Proceedings of Spie--The International Society for Optical Engineering
|September 13, 2024
Summary
This study introduces a novel multipath cycle generative adversarial network (GAN) for harmonizing computed tomography (CT) image textures across different reconstruction kernels. The method reduces measurement variability in quantitative analysis, like emphysema quantification.
Area of Science:
- Medical Imaging
- Artificial Intelligence in Radiology
- Quantitative Image Analysis
Background:
- Reconstruction kernels in computed tomography (CT) significantly influence image texture, impacting quantitative analysis.
- Inconsistent CT textures across different kernels and manufacturers lead to measurement discrepancies.
- Existing harmonization methods often require paired, aligned scans and extensive model training.
Purpose of the Study:
- To develop and evaluate an unpaired image translation approach for harmonizing CT reconstruction kernels.
- To investigate harmonization between and across different manufacturers' kernels using a multipath cycle generative adversarial network (GAN).
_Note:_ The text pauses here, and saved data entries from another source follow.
**src/rtl/sas_pkg.sv**
```systemverilog
package sas_pkg;
  typedef enum logic [2:0] {
    REG_PSEL   = 3'd0,
    REG_CTRL   = 3'd1,
    REG_NS_LO  = 3'd2,
    REG_NS_HI  = 3'd3,
    REG_CMD    = 3'd4,
    REG_CYC_LO = 3'd5,
    REG_CYC_HI = 3'd6
  } sas_reg_e;

  localparam logic [31:0] NS_PER_SEC = 32'd1_000_000_000;
endpackage

```
**src/rtl/sas_ns_delta.sv**
```systemverilog
module sas_ns_delta #(
  parameter int NS_W  = 30,
  parameter int OUT_W = 32
) (
  input  logic             clk,
  input  logic             rst_n,
  input  logic [NS_W-1:0]  tod_ns,
  output logic [OUT_W-1:0] ns_delta
);
  import sas_pkg::*;

  logic [NS_W-1:0] prev_q;

  always_comb begin
    if (tod_ns >= prev_q)
      ns_delta = OUT_W'(tod_ns) - OUT_W'(prev_q);
    else
      ns_delta = OUT_W'(tod_ns) + OUT_W'(NS_PER_SEC) - OUT_W'(prev_q);
  end

  always_ff @(posedge clk or negedge rst_n) begin
    if (!rst_n) prev_q <= '0;
    else        prev_q <= tod_ns;
  end
endmodule

```
**src/rtl/sas_port.sv**
```systemverilog
module sas_port #(
  parameter int NS_W   = 30,
  parameter int SEC_W  = 3,
  parameter int GATE_W = 8,
  parameter int DATA_W = 16
) (
  input  logic                  clk,
  input  logic                  rst_n,
  input  logic                  wr_en,
  input  logic [2:0]            wr_addr,
  input  logic [DATA_W-1:0]     wr_data,
  input  logic [SEC_W-1:0]      tod_sec,
  input  logic [NS_W-1:0]       tod_ns,
  input  logic [2*DATA_W-1:0]   ns_delta,
  output logic                  armed_o,
  output logic                  running_o,
  output logic                  hold_o,
  output logic                  start_pulse_o,
  output logic                  cycle_pulse_o,
  output logic [GATE_W-1:0]     gate_mask_o
);
  import sas_pkg::*;

  localparam int CYC_W   = 2 * DATA_W;
  localparam int NS_HI_W = NS_W - DATA_W;

  logic              gate_en_q, gate_en_d;
  logic [GATE_W-1:0] admin_q,   admin_d;
  logic [NS_W-1:0]   ns_q,      ns_d;
  logic [SEC_W-1:0]  sec_q,     sec_d;
  logic              arm_q,     arm_d;
  logic              sw_q,      sw_d;
  logic [CYC_W-1:0]  cyc_q,     cyc_d;
  logic              run_q,     run_d;
  logic [CYC_W-1:0]  acc_q,     acc_d;
  logic              spul_q,    spul_d;
  logic              cpul_q,    cpul_d;

  logic              cmd_wr, match, fire;
  logic [CYC_W:0]    acc_sum;

  always_comb begin
    gate_en_d = gate_en_q;
    admin_d   = admin_q;
    ns_d      = ns_q;
    sec_d     = sec_q;
    arm_d     = arm_q;
    sw_d      = sw_q;
    cyc_d     = cyc_q;
    run_d     = run_q;
    acc_d     = acc_q;
    cpul_d    = 1'b0;

    cmd_wr  = wr_en && (wr_addr == REG_CMD);
    match   = (tod_sec == sec_q) && (tod_ns == ns_q);
    fire    = arm_q && match && !cmd_wr;
    spul_d  = fire;
    acc_sum = {1'b0, acc_q} + {1'b0, ns_delta};

    if (run_q) begin
      if ((cyc_q != '0) && (acc_sum >= {1'b0, cyc_q})) begin
        acc_d  = CYC_W'(acc_sum - {1'b0, cyc_q});
        cpul_d = 1'b1;
      end else begin
        acc_d = acc_sum[CYC_W-1:0];
      end
    end

    if (fire) begin
      arm_d = 1'b0;
      if (sw_q) begin
        run_d  = 1'b1;
        acc_d  = '0;
        cpul_d = 1'b1;
      end
    end

    if (wr_en) begin
      case (wr_addr)
        REG_CTRL: begin
          gate_en_d = wr_data[0];
          admin_d   = wr_data[8 +: GATE_W];
          if (!wr_data[0]) begin
            run_d = 1'b0;
            arm_d = 1'b0;
          end
        end
        REG_NS_LO:  ns_d[DATA_W-1:0]          = wr_data;
        REG_NS_HI:  ns_d[NS_W-1:DATA_W]       = wr_data[NS_HI_W-1:0];
        REG_CMD: begin
          arm_d = wr_data[0];
          sw_d  = wr_data[1];
          sec_d = wr_data[2 +: SEC_W];
        end
        REG_CYC_LO: cyc_d[DATA_W-1:0]         = wr_data;
        REG_CYC_HI: cyc_d[CYC_W-1:DATA_W]     = wr_data;
        default: ;
      endcase
    end
  end

  always_ff @(posedge clk or negedge rst_n) begin
    if (!rst_n) begin
      gate_en_q <= 1'b0;
      admin_q   <= '1;
      ns_q      <= '0;
      sec_q     <= '0;
      arm_q     <= 1'b0;
      sw_q      <= 1'b0;
      cyc_q     <= '0;
      run_q     <= 1'b0;
      acc_q     <= '0;
      spul_q    <= 1'b0;
      cpul_q    <= 1'b0;
    end else begin
      gate_en_q <= gate_en_d;
      admin_q   <= admin_d;
      ns_q      <= ns_d;
      sec_q     <= sec_d;
      arm_q     <= arm_d;
      sw_q      <= sw_d;
      cyc_q     <= cyc_d;
      run_q     <= run_d;
      acc_q     <= acc_d;
      spul_q    <= spul_d;
      cpul_q    <= cpul_d;
    end
  end

  assign armed_o       = arm_q;
  assign running_o     = run_q;
  assign hold_o        = gate_en_q && !run_q;
  assign start_pulse_o = spul_q;
  assign cycle_pulse_o = cpul_q;
  assign gate_mask_o   = gate_en_q ? admin_q : '1;
endmodule

```
**src/rtl/sched_start_arm.sv**
```systemverilog
module sched_start_arm #(
  parameter int NUM_PORTS = 4,
  parameter int NS_W      = 30,
  parameter int SEC_W     = 3,
  parameter int GATE_W    = 8,
  parameter int DATA_W    = 16
) (
  input  logic                        clk,
  input  logic                        rst_n,
  input  logic                        wr_en,
  input  logic [2:0]                  wr_addr,
  input  logic [DATA_W-1:0]           wr_data,
  input  logic [SEC_W-1:0]            tod_sec,
  input  logic [NS_W-1:0]             tod_ns,
  output logic [NUM_PORTS-1:0]        armed_o,
  output logic [NUM_PORTS-1:0]        running_o,
  output logic [NUM_PORTS-1:0]        hold_o,
  output logic [NUM_PORTS-1:0]        start_pulse_o,
  output logic [NUM_PORTS-1:0]        cycle_pulse_o,
  output logic [NUM_PORTS*GATE_W-1:0] gate_mask_o
);
  import sas_pkg::*;

  localparam int PSEL_W = (NUM_PORTS > 1) ? $clog2(NUM_PORTS) : 1;
  localparam int CYC_W  = 2 * DATA_W;

  logic              rst_meta_q, rst_sync_q;
  logic [PSEL_W-1:0] psel_q, psel_d;
  logic [CYC_W-1:0]  ns_delta;

  always_ff @(posedge clk or negedge rst_n) begin
    if (!rst_n) begin
      rst_meta_q <= 1'b0;
      rst_sync_q <= 1'b0;
    end else begin
      rst_meta_q <= 1'b1;
      rst_sync_q <= rst_meta_q;
    end
  end

  always_comb begin
    psel_d = psel_q;
    if (wr_en && (wr_addr == REG_PSEL)) psel_d = wr_data[PSEL_W-1:0];
  end

  always_ff @(posedge clk or negedge rst_sync_q) begin
    if (!rst_sync_q) psel_q <= '0;
    else             psel_q <= psel_d;
  end

  sas_ns_delta #(.NS_W(NS_W), .OUT_W(CYC_W)) u_delta (
    .clk     (clk),
    .rst_n   (rst_sync_q),
    .tod_ns  (tod_ns),
    .ns_delta(ns_delta)
  );

  for (genvar p = 0; p < NUM_PORTS; p++) begin : g_port
    logic port_wr;
    assign port_wr = wr_en && (wr_addr != REG_PSEL) && (psel_q == PSEL_W'(p));

    sas_port #(.NS_W(NS_W), .SEC_W(SEC_W), .GATE_W(GATE_W), .DATA_W(DATA_W)) u_port (
      .clk          (clk),
      .rst_n        (rst_sync_q),
      .wr_en        (port_wr),
      .wr_addr      (wr_addr),
      .wr_data      (wr_data),
      .tod_sec      (tod_sec),
      .tod_ns       (tod_ns),
      .ns_delta     (ns_delta),
      .armed_o      (armed_o[p]),
      .running_o    (running_o[p]),
      .hold_o       (hold_o[p]),
      .start_pulse_o(start_pulse_o[p]),
      .cycle_pulse_o(cycle_pulse_o[p]),
      .gate_mask_o  (gate_mask_o[p*GATE_W +: GATE_W])
    );
  end
endmodule

```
- To assess the impact of harmonization on quantitative measurements, specifically percent emphysema.
Main Methods:
- Utilized a multipath cycle generative adversarial network (GAN) for unpaired image translation.
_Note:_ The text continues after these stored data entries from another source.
### src/rtl/tw_clkdiv.sv
module tw_clkdiv
    import tw_prog_pkg::*;
(
    input  logic             clk_i,
    input  logic             rst_ni,
    input  logic [SEL_W-1:0] sel_i,
    input  logic             gate_i,
    output logic             clk_o,
    output logic             on_act_o,
    output logic [DIV_W-1:0] div_act_o
);
    typedef struct packed {
        logic [DIV_W-1:0] cnt;
        logic [DIV_W-1:0] div;
        logic             on;
        logic             out;
    } div_t;

    div_t dv_d, dv_q;

    always_comb begin
        dv_d = dv_q;
        if (dv_q.cnt == dv_q.div - DIV_W'(1)) begin
            dv_d.cnt = '0;
            dv_d.div = DIV_W'(sel_i) + DIV_W'(2);
            dv_d.on  = gate_i;
        end else begin
            dv_d.cnt = dv_q.cnt + DIV_W'(1);
        end
        dv_d.out = dv_d.on && (dv_d.cnt < (dv_d.div >> 1));
    end

    always_ff @(posedge clk_i or negedge rst_ni) begin
        if (!rst_ni) begin
            dv_q.cnt <= DIV_W'(1);
            dv_q.div <= DIV_W'(2);
            dv_q.on  <= 1'b1;
            dv_q.out <= 1'b0;
        end else begin
            dv_q <= dv_d;
        end
    end

    assign clk_o     = dv_q.out;
    assign on_act_o  = dv_q.on;
    assign div_act_o = dv_q.div;
endmodule

### src/rtl/tw_prog_if.sv
module tw_prog_if
    import tw_prog_pkg::*;
#(
    parameter int CAP_W       = 6,
    parameter int SYNC_STAGES = 2
) (
    input  logic             clk_i,
    input  logic             rst_ni,
    input  logic             ser_clk_i,
    input  logic             ser_dat_i,
    input  logic             ser_en_i,
    output logic [13:0]      tx_div_o,
    output logic [13:0]      rx_div_o,
    output logic [13:0]      ctrl_o,
    output logic [11:0]      ref_div_o,
    output logic [1:0]       ref_opt_o,
    output logic [CAP_W-1:0] lo_cap_o,
    output logic             host_clk_o
);
    logic [2:0]       line_s;
    logic             commit_lo, commit_hi;
    logic             on_act;
    logic [DIV_W-1:0] div_act;
    logic [CNT_W-1:0] ctrl_w;

    tw_sync #(.LINES(3), .STAGES(SYNC_STAGES)) u_sync (
        .clk_i   (clk_i),
        .rst_ni  (rst_ni),
        .async_i ({ser_en_i, ser_dat_i, ser_clk_i}),
        .sync_o  (line_s)
    );

    tw_frame_rx #(.CAP_W(CAP_W)) u_rx (
        .clk_i       (clk_i),
        .rst_ni      (rst_ni),
        .sclk_s_i    (line_s[0]),
        .sdat_s_i    (line_s[1]),
        .sen_s_i     (line_s[2]),
        .tx_o        (tx_div_o),
        .rx_o        (rx_div_o),
        .ctrl_o      (ctrl_w),
        .ref_o       (ref_div_o),
        .opt_o       (ref_opt_o),
        .cap_o       (lo_cap_o),
        .commit_lo_o (commit_lo),
        .commit_hi_o (commit_hi)
    );

    assign ctrl_o = ctrl_w;

    tw_clkdiv u_div (
        .clk_i     (clk_i),
        .rst_ni    (rst_ni),
        .sel_i     (ctrl_w[SEL_W-1:0]),
        .gate_i    (ctrl_w[GATE_BIT]),
        .clk_o     (host_clk_o),
        .on_act_o  (on_act),
        .div_act_o (div_act)
    );
endmodule

### config.mk
export PLATFORM = sky130hd
export DESIGN_NAME = tw_prog_if
export DESIGN_NICKNAME = d
export VERILOG_FILES = /design/src/rtl/tw_prog_pkg.sv /design/src/rtl/tw_sync.sv /design/src/rtl/tw_frame_rx.sv /design/src/rtl/tw_clkdiv.sv /design/src/rtl/tw_prog_if.sv
export SDC_FILE = /design/constraint.sdc
export NUM_CORES = 1
export LEC_CHECK = 0
export BUFFER_PORTS_ARGS = -buffer_cell sky130_fd_sc_hd__buf_2
export CORE_MARGIN = 2
export CORE_UTILIZATION = 40
export CTS_BUF_LIST = sky130_fd_sc_hd__clkbuf_4
export CTS_CLUSTER_DIAMETER = 30
export DETAILED_ROUTE_END_ITERATION = 12
export SKIP_CTS_REPAIR_TIMING = 1
export SYNTH_ARGS = -nofsm -noshare
export SYNTH_HDL_FRONTEND = slang
export SYNTH_SLANG_ARGS = --single-unit
### constraint.sdc
create_clock -name clk_i -period 2.33 [get_ports clk_i]
set_input_delay 0.466 -clock clk_i [delete_from_list [all_inputs] [get_ports clk_i]]
set_output_delay 0.466 -clock clk_i [all_outputs]
set_load 0.05 [all_outputs]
- Trained the GAN on hard and soft reconstruction kernels from Siemens and GE vendors using the National Lung Screening Trial dataset.
- Harmonized scans to a reference Siemens soft kernel (B30f) and evaluated percent emphysema using linear modeling and ANOVA.
Main Results:
- The multipath cycle GAN successfully harmonized CT scans across different reconstruction kernels and manufacturers.
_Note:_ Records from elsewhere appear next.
File: config.mk
export PLATFORM = sky130hd
export DESIGN_NAME = peer_setup_seq
export DESIGN_NICKNAME = d
export VERILOG_FILES = /design/src/rtl/pss_pkg.sv /design/src/rtl/pss_msg_assembler.sv /design/src/rtl/pss_msg_classifier.sv /design/src/rtl/pss_vec_table.sv /design/src/rtl/peer_setup_seq.sv
export SDC_FILE = /design/constraint.sdc
export NUM_CORES = 1
export LEC_CHECK = 0
export BUFFER_PORTS_ARGS = -buffer_cell sky130_fd_sc_hd__buf_2
export CAP_MARGIN = 10
export CORE_UTILIZATION = 55
export CTS_BUF_LIST = sky130_fd_sc_hd__clkbuf_4 sky130_fd_sc_hd__clkbuf_8
export CTS_CLUSTER_SIZE = 10
export DETAILED_ROUTE_END_ITERATION = 7
export GPL_TIMING_DRIVEN = 0
export HOLD_SLACK_MARGIN = 0.08
export PLACE_DENSITY = 0.73
export SYNTH_ARGS = -nofsm -noshare
export SYNTH_HDL_FRONTEND = slang
export SYNTH_SLANG_ARGS = --single-unit
File: constraint.sdc
create_clock -name clk -period 4.4 [get_ports clk]
set_input_delay 0.88 -clock clk [delete_from_list [all_inputs] [get_ports clk]]
set_output_delay 0.88 -clock clk [all_outputs]
set_load 0.01 [all_outputs]
File: src/rtl/pss_pkg.sv
package pss_pkg;
  typedef enum logic [2:0] {
    ERR_NONE       = 3'd0,
    ERR_VERSION    = 3'd1,
    ERR_IDENT      = 3'd2,
    ERR_RANGE      = 3'd3,
    ERR_VEC_FULL   = 3'd4,
    ERR_DISCONNECT = 3'd5,
    ERR_DUP_SHMEM  = 3'd6,
    ERR_CAPACITY   = 3'd7
  } err_e;

  typedef enum logic [2:0] {
    ST_VER, ST_ID, ST_PEERS, ST_READY, ST_FAIL
  } phase_e;

  typedef enum logic [1:0] {
    MODE_OFF  = 2'd0,
    MODE_ON   = 2'd1,
    MODE_AUTO = 2'd2
  } master_e;

  typedef struct packed {
    logic        shmem;
    logic        bad_range;
    logic        over_cap;
    logic [15:0] idx;
  } msg_class_t;
endpackage

File: src/rtl/pss_msg_assembler.sv
module pss_msg_assembler #(
  parameter int MSG_BYTES = 8
) (
  input  logic                   clk,
  input  logic                   rst,
  input  logic                   in_valid,
  input  logic [7:0]             in_byte,
  input  logic                   in_handle,
  output logic                   msg_valid,
  output logic [8*MSG_BYTES-1:0] msg_data,
  output logic                   msg_handle
);
  localparam int MW = 8 * MSG_BYTES;
  localparam int BW = (MSG_BYTES > 1) ? $clog2(MSG_BYTES) : 1;

  logic [BW-1:0] beat;
  logic [MW-1:0] shreg;
  logic          last;

  assign last = (beat == BW'(MSG_BYTES - 1));

  always_ff @(posedge clk) begin
    if (rst) begin
      beat       <= '0;
      shreg      <= '0;
      msg_valid  <= 1'b0;
      msg_data   <= '0;
      msg_handle <= 1'b0;
    end else begin
      msg_valid <= 1'b0;
      if (in_valid) begin
        shreg <= {in_byte, shreg[MW-1:8]};
        if (last) begin
          beat       <= '0;
          msg_valid  <= 1'b1;
          msg_data   <= {in_byte, shreg[MW-1:8]};
          msg_handle <= in_handle;
        end else begin
          beat <= beat + 1'b1;
        end
      end
    end
  end
endmodule

File: src/rtl/pss_msg_classifier.sv
module pss_msg_classifier
  import pss_pkg::*;
#(
  parameter int NPEER = 16
) (
  input  logic [63:0] msg,
  output msg_class_t  cls
);
  always_comb begin
    cls.shmem     = &msg;
    cls.bad_range = msg[63] ? !(&msg) : (|msg[62:16]);
    cls.idx       = msg[15:0];
    cls.over_cap  = (32'(msg[15:0]) >= NPEER);
  end
endmodule

File: src/rtl/pss_vec_table.sv
module pss_vec_table #(
  parameter int NPEER = 16,
  parameter int CW    = 4,
  parameter int PW    = 4
) (
  input  logic          clk,
  input  logic          rst,
  input  logic [PW-1:0] rd_idx,
  output logic [CW-1:0] rd_cnt,
  input  logic          we,
  input  logic [PW-1:0] wr_idx,
  input  logic [CW-1:0] wr_cnt
);
  logic [CW-1:0] cnt_arr [NPEER];

  for (genvar g = 0; g < NPEER; g++) begin : g_entry
    logic [CW-1:0] entry;
    always_ff @(posedge clk) begin
      if (rst) begin
        entry <= '0;
      end else if (we && (wr_idx == PW'(g))) begin
        entry <= wr_cnt;
      end
    end
    assign cnt_arr[g] = entry;
  end

  assign rd_cnt = cnt_arr[rd_idx];
endmodule

File: src/rtl/peer_setup_seq.sv
module peer_setup_seq
  import pss_pkg::*;
#(
  parameter int          NPEER     = 16,
  parameter int          NVEC      = 8,
  parameter logic [63:0] PROTO_VER = 64'd0,
  localparam int PW = (NPEER > 1) ? $clog2(NPEER) : 1,
  localparam int VW = (NVEC > 1) ? $clog2(NVEC) : 1,
  localparam int TW = $clog2(NPEER + 1)
) (
  input  logic          clk,
  input  logic          rst,
  input  logic [1:0]    master_mode,
  input  logic          in_valid,
  input  logic [7:0]    in_byte,
  input  logic          in_handle,
  output logic          setup_done,
  output logic          is_master,
  output logic [15:0]   own_id,
  output logic [TW-1:0] peer_count,
  output logic          err_flag,
  output logic [2:0]    err_code,
  output logic          conn_valid,
  output logic          disc_valid,
  output logic [PW-1:0] ev_peer,
  output logic [VW-1:0] ev_vector
);
  localparam int CW = $clog2(NVEC + 1);

  logic        msg_valid;
  logic [63:0] msg_data;
  logic        msg_handle;
  msg_class_t  cls;
  phase_e      phase, phase_n;
  logic [PW-1:0] idx_p;
  logic [CW-1:0] rd_cnt;
  logic [CW-1:0] wr_cnt;
  logic        raise, conn_ok, disc_ok, grow, id_load;
  err_e        code;

  pss_msg_assembler #(.MSG_BYTES(8)) u_asm (
    .clk(clk), .rst(rst), .in_valid(in_valid), .in_byte(in_byte),
    .in_handle(in_handle), .msg_valid(msg_valid), .msg_data(msg_data),
    .msg_handle(msg_handle)
  );

  pss_msg_classifier #(.NPEER(NPEER)) u_cls (
    .msg(msg_data), .cls(cls)
  );

  assign idx_p  = cls.idx[PW-1:0];
  assign wr_cnt = conn_ok ? rd_cnt + 1'b1 : '0;

  pss_vec_table #(.NPEER(NPEER), .CW(CW), .PW(PW)) u_tbl (
    .clk(clk), .rst(rst), .rd_idx(idx_p), .rd_cnt(rd_cnt),
    .we(conn_ok || disc_ok), .wr_idx(idx_p), .wr_cnt(wr_cnt)
  );

  always_comb begin
    raise   = 1'b0;
    code    = ERR_NONE;
    phase_n = phase;
    conn_ok = 1'b0;
    disc_ok = 1'b0;
    grow    = 1'b0;
    id_load = 1'b0;
    if (msg_valid) begin
      case (phase)
        ST_VER: begin
          if (msg_handle || (msg_data != PROTO_VER)) begin
            raise = 1'b1; code = ERR_VERSION; phase_n = ST_FAIL;
          end else begin
            phase_n = ST_ID;
          end
        end
        ST_ID: begin
          if (msg_handle || msg_data[63] || (|msg_data[62:16]) ||
              ((master_mode == MODE_ON) && (msg_data[15:0] != 16'd0))) begin
            raise = 1'b1; code = ERR_IDENT; phase_n = ST_FAIL;
          end else begin
            id_load = 1'b1; phase_n = ST_PEERS;
          end
        end
        ST_PEERS, ST_READY: begin
          if (cls.shmem) begin
            if (phase == ST_READY) begin
              raise = 1'b1; code = ERR_DUP_SHMEM;
            end else begin
              phase_n = ST_READY;
            end
          end else if (cls.bad_range) begin
            raise = 1'b1; code = ERR_RANGE;
          end else if (cls.over_cap) begin
            raise = 1'b1; code = ERR_CAPACITY;
          end else begin
            grow = (32'(cls.idx) >= 32'(peer_count));
            if (msg_handle) begin
              if (rd_cnt == CW'(NVEC)) begin
                raise = 1'b1; code = ERR_VEC_FULL;
              end else begin
                conn_ok = 1'b1;
              end
            end else if (cls.idx == own_id) begin
              raise = 1'b1; code = ERR_DISCONNECT;
            end else begin
              disc_ok = 1'b1;
            end
          end
        end
        default: ;
      endcase
    end
  end

  always_ff @(posedge clk) begin
    if (rst) begin
      phase      <= ST_VER;
      setup_done <= 1'b0;
      is_master  <= 1'b0;
      own_id     <= '0;
      peer_count <= '0;
      err_flag   <= 1'b0;
      err_code   <= ERR_NONE;
      conn_valid <= 1'b0;
      disc_valid <= 1'b0;
      ev_peer    <= '0;
      ev_vector  <= '0;
    end else begin
      phase      <= phase_n;
      conn_valid <= conn_ok;
      disc_valid <= disc_ok;
      if (conn_ok || disc_ok) begin
        ev_peer   <= idx_p;
        ev_vector <= conn_ok ? VW'(rd_cnt) : '0;
      end
      if (phase_n == ST_READY) setup_done <= 1'b1;
      if (id_load) begin
        own_id    <= msg_data[15:0];
        is_master <= (master_mode == MODE_ON) ||
                     ((master_mode == MODE_AUTO) && (msg_data[15:0] == 16'd0));
      end
      if (grow) peer_count <= TW'(32'(cls.idx) + 32'd1);
      if (raise && !err_flag) begin
        err_flag <= 1'b1;
        err_code <= code;
      end
    end
  end
endmodule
- Harmonization minimized differences in percent emphysema measurements.
- Analysis revealed significant impacts of age, sex, smoking status, and vendor on emphysema quantification.
Conclusions:
- The proposed unpaired image translation approach effectively harmonizes CT reconstruction kernels, reducing measurement variability.
- This method facilitates more consistent quantitative image analysis across diverse CT datasets.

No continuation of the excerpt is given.